By MICHAEL AUSHENKER | Contributing Writer
It’s all there in Melinda Lerner’s photography: fashion models displaying impeccable naked bodies with paper bags over their heads with their true feelings scrawled on them: a bored or sad face. The cheeky photos, gorgeously shot in black and white, are all part of some 70 Lerner images on display through Monday at Hollywood Athletic Club in Los Angeles.

Lerner’s portraits are never dull: If she shoots a close-up of a woman’s face, she has her scrunching her lips wearing hair-curlers with a cigarette dangling from her mouth. Another portrait—of a full-frontal nude man in a chair—throws the viewer off again because said naked man is wearing high-heeled, bolt-studded platforms.
Lerner also photographed some appropriately lurid, ghostly figurative scenes inside the long-gone-and-lamented Ambassador Hotel as well as sensitive nature shots taken in the Santa Monica Mountains.
Unfortunately, Lerner herself is no longer with us. Diagnosed with MDS, she experienced a problem with a bone marrow transplant earlier this year. She died on March 6 at the relatively young age of 56.
“She had a very good eye for timing,” said the love of her life, British-American film composer John Powell. “As a musician, I realized how good she was at timing a shot. She would get shots of people that would reveal their soul.
“She had been talking about shows,” the film composer continued. “After she died, once I started going through everything and her computer as well, I realized how many thousands and thousands of images she’s done. She left a lot of it organized.”
Many of Lerner’s playful images reflect her acerbic sense of humor.
“She had an edge,” Powell recalled. “She was a straight-talker, really authentic. She would find this way of subverting ideas. It almost wasn’t intellectual but instinctual.”
The daughter of a cartoonist and an antique doll dealer, the native of England also derived interesting imagery out of some very life-like Reborn dolls.
“This is definitely a commentary on [her mother’s profession],” Powell said.

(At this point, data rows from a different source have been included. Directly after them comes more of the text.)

This is an optimization exercise on Yosys and OpenROAD, whose aim is small area, a short achievable clock period and few clock cycles, not a production implementation. Function was checked by simulation only, so behaviour that the tests miss may differ from the original. Power is estimated from default activity; no workload was simulated.

==> flow/design.v <==
module QUEEN(
    clk,
    rst_n,
    in_valid,
    col,
    row,
    in_valid_num,
    in_num,
    out_valid,
    out
);
input               clk, rst_n, in_valid, in_valid_num;
input       [3:0]   col, row;
input       [2:0]   in_num;
output reg          out_valid;
output reg  [3:0]   out;
localparam FC2 = 1;
localparam S_IDLE = 2'd0, S_IN = 2'd1, S_SRCH = 2'd2, S_OUT = 2'd3;
reg  [1:0]  state;
reg  [2:0]  left;             
reg  [11:0] given;
reg  [11:0] M [0:11];
reg  [11:0] c;                
reg  [11:0] act;              
wire [11:0] n, n2;            
integer i, j, k;
function [11:0] lowbit;
    input [11:0] x;
    integer b;
    reg seen;
    begin
        seen = 1'b0;
        for (b = 0; b < 12; b = b + 1) begin
            lowbit[b] = x[b] & ~seen;
            seen = seen | x[b];
        end
    end
endfunction
reg [11:0] q  [0:11];
reg [11:0] nx [0:11];
reg [11:0] more;
reg [11:0] R;
reg [22:0] D1, D2;
always @(*) begin
    for (j = 0; j < 12; j = j + 1) begin
        q[j] = lowbit(M[j]);
        nx[j] = M[j] & ~q[j];
        more[j] = |nx[j];
    end
    R = 12'd0; D1 = 23'd0; D2 = 23'd0;
    for (j = 0; j < 12; j = j + 1)
        for (i = 0; i < 12; i = i + 1) begin
            R[i] = R[i] | (q[j][i] & act[j]);
            D1[i + j] = D1[i + j] | (q[j][i] & act[j]);
            D2[i - j + 11] = D2[i - j + 11] | (q[j][i] & act[j]);
        end
end
reg [11:0] avc, avn, avn2, rowok;
reg [11:0] attk;
always @(*) begin
    avc = 12'hfff; avn = 12'hfff; avn2 = 12'hfff; rowok = 12'd0;
    for (k = 0; k < 12; k = k + 1) begin
        for (i = 0; i < 12; i = i + 1)
            attk[i] = R[i] | D1[i + k] | D2[i - k + 11];
        if (c[k]) avc = avc & ~attk;
        if (n[k]) avn = avn & ~attk;
        if (n2[k]) avn2 = avn2 & ~attk;
        if (~act[k] & ~given[k]) rowok = rowok | ~attk;
    end
end
wire dead = |(~R & ~rowok);
reg [11:0] dsel, dsel2;
always @(*) begin
    dsel = 12'd0; dsel2 = 12'd0;
    for (k = 0; k < 12; k = k + 1)
        for (i = k + 1; i < 12; i = i + 1) begin
            if (c[k] & n[i]) dsel[i - k] = 1'b1;
            if (c[k] & n2[i]) dsel2[i - k] = 1'b1;
        end
end
reg [11:0] ok;
reg        okr, okr2;
always @(*) begin
    for (i = 0; i < 12; i = i + 1) begin
        okr = 1'b0; okr2 = 1'b0;
        for (j = 0; j < 12; j = j + 1)
            if (j != i) begin
                okr = okr | (avn[j] & ~dsel[(j > i) ? (j - i) : (i - j)]);
                okr2 = okr2 | (avn2[j] & ~dsel2[(j > i) ? (j - i) : (i - j)]);
            end
        ok[i] = (okr | ~|n) & (FC2 == 0 || okr2 || ~|n2);
    end
end
wire [11:0] cand = avc & ok;
wire        has  = |cand & ~dead;
wire [11:0] free = ~given;
reg  [11:0] above_c;
always @(*) begin
    above_c = 12'd0;
    for (i = 1; i < 12; i = i + 1)
        above_c[i] = above_c[i - 1] | c[i - 1];
end
assign n  = lowbit(free & above_c);
assign n2 = lowbit(free & above_c & ~n);
reg [11:0] popv, jsel, above_j, A, c_pop;
reg        hi;
always @(*) begin
    popv = more & act & free;
    hi = 1'b0;
    for (i = 11; i >= 0; i = i - 1) begin
        above_j[i] = ~hi & ~popv[i];
        jsel[i] = popv[i] & ~hi;
        hi = hi | popv[i];
    end
    A = free & above_j;
    c_pop = lowbit(A);
end
reg [3:0]  qenc;
always @(*) begin
    qenc = 4'd0;
    for (i = 0; i < 12; i = i + 1)
        if (R[i]) qenc = qenc | i[3:0];
end
wire [3:0] q0enc = {q[0][8]|q[0][9]|q[0][10]|q[0][11],
                    q[0][4]|q[0][5]|q[0][6]|q[0][7],
                    q[0][2]|q[0][3]|q[0][6]|q[0][7]|q[0][10]|q[0][11],
                    q[0][1]|q[0][3]|q[0][5]|q[0][7]|q[0][9]|q[0][11]};
wire [11:0] col_oh = 12'd1 << col;
wire [11:0] row_oh = 12'd1 << row;
wire        first  = (state == S_IDLE || state == S_IN) && in_valid && in_valid_num;
wire        take   = (state == S_IN) && in_valid;
wire [11:0] given_nx = first ? col_oh : (given | col_oh);
wire [11:0] f1 = lowbit(~given_nx);
wire        last_in = first ? (in_num == 3'd1) : (left == 3'd1);
wire srch = (state == S_SRCH);
wire done = srch && has && ~|n;
always @(posedge clk or negedge rst_n) begin
    if (!rst_n) begin
        state <= S_IDLE;
        out_valid <= 1'b0;
        out <= 4'd0;
    end else begin
        case (state)
        S_IDLE: if (first) state <= (in_num == 3'd1) ? S_SRCH : S_IN;
        S_IN:   if (in_valid && last_in) state <= S_SRCH;
        S_SRCH: if (done) begin
                    state <= S_OUT;
                    out_valid <= 1'b1;
                    out <= q0enc;
                end
        S_OUT:  if (~|act) begin
                    state <= S_IDLE;
                    out_valid <= 1'b0;
                    out <= 4'd0;
                end else
                    out <= qenc;
        endcase
    end
end
always @(posedge clk) begin
    if (first || take) begin
        left <= first ? in_num - 3'd1 : left - 3'd1;
        given <= given_nx;
        c <= f1;
        act <= given_nx;
    end else if (state == S_SRCH) begin
        if (has) begin
            c <= n;
            act <= done ? 12'd2 : (act | c);
        end else begin
            c <= c_pop;
            act <= given | ~above_j;
        end
    end else if (state == S_OUT)
        act <= {act[10:0], 1'b0};
end
wire [11:0] wsel = srch ? c : ((first || take) ? col_oh : 12'd0);
wire [11:0] wbus = srch ? cand : row_oh;
genvar g;
generate
for (g = 0; g < 12; g = g + 1) begin : col_g
    always @(posedge clk) begin
        if (wsel[g])
            M[g] <= wbus;
        else if (srch & jsel[g] & ~has)
            M[g] <= nx[g];
    end
end
endgenerate
endmodule
Settings: LEC_CHECK=0, ABC_AREA=1, CAP_MARGIN=20, CORE_MARGIN=2, CORE_UTILIZATION=40, SETUP_SLACK_MARGIN=0.8, SLEW_MARGIN=20; clock period 6.0 ns.
run.sh (not shown) runs the stock make flow with config.mk's settings and CLKGATE_MAP_FILE= SYNTH_SCRIPT=/design/flow/synth_recipe.tcl, a recipe that flattens the netlist after the stock synthesis.
The baseline ran to the end with no violations.
Testbench counts at the start, summed over its fixed seeds: cycles 113,035.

Despite her parents’ fascination with the creative world, Lerner’s talent remained dormant well into adulthood.
“The irony is that she didn’t do anything artistic until she came to America with me,” Powell said. “Then she got bored and picked up a camera in 1997.”
Of course, Powell was aware of her photographic passions but not to the extent that surfaced since her passing.
“We had some of them around the house,” Powell said. “I’ve probably seen 20 of them. Suddenly, I realized how much there was.
“I look at some of her photos both family and art photos I realized how much was going on while I was working.”
Powell, who has scored numerous DreamWorks animated features as well as the Jason Bourne movies (including this month’s “Jason Bourne”), said the two artists were never in competition.
“She was very unimpressed with me,” Powell said. “She was not impressed with anything I did. I think she liked going to the Oscars once. [Likewise,] I wasn’t looking very hard at what was going on [with her work].”
Together for 29 years, Powell and Lerner had lived together in the Palisades since 2002. Lerner did not draw inspiration from anything directly Palisades, her longtime partner said. If anything, she liked shopping in the Village (Elyse Walker was a favorite destination).
“What the Palisades gave us was a studio,” Powell said. “I have a recording studio and she had a photography studio; The perfect environment to be able to create. Once she got here, she really thrived here.”
In addition to the photographs, Lerner left behind Powell, their son Oliver (soon turning 16), and many people who loved her. Powell recently threw a celebration of Lerner’s life, inviting family and friends from England and Australia as Powell reunited to perform with members of The Faboulistics, the cover band he used to play keyboards with back in England when he was a struggling film composer.
Even though the Lerner exhibit runs barely a week, Powell hopes many Palisadians will head over to Hollywood across the holiday weekend to experience Lerner’s work.
“It’s very hard to retrospectively form a complete picture of what she’s trying to do,” Powell said. “She struggled to find her place in the art world. But as I really look back at it, I can see that everything was there, all the ideas were flowing.”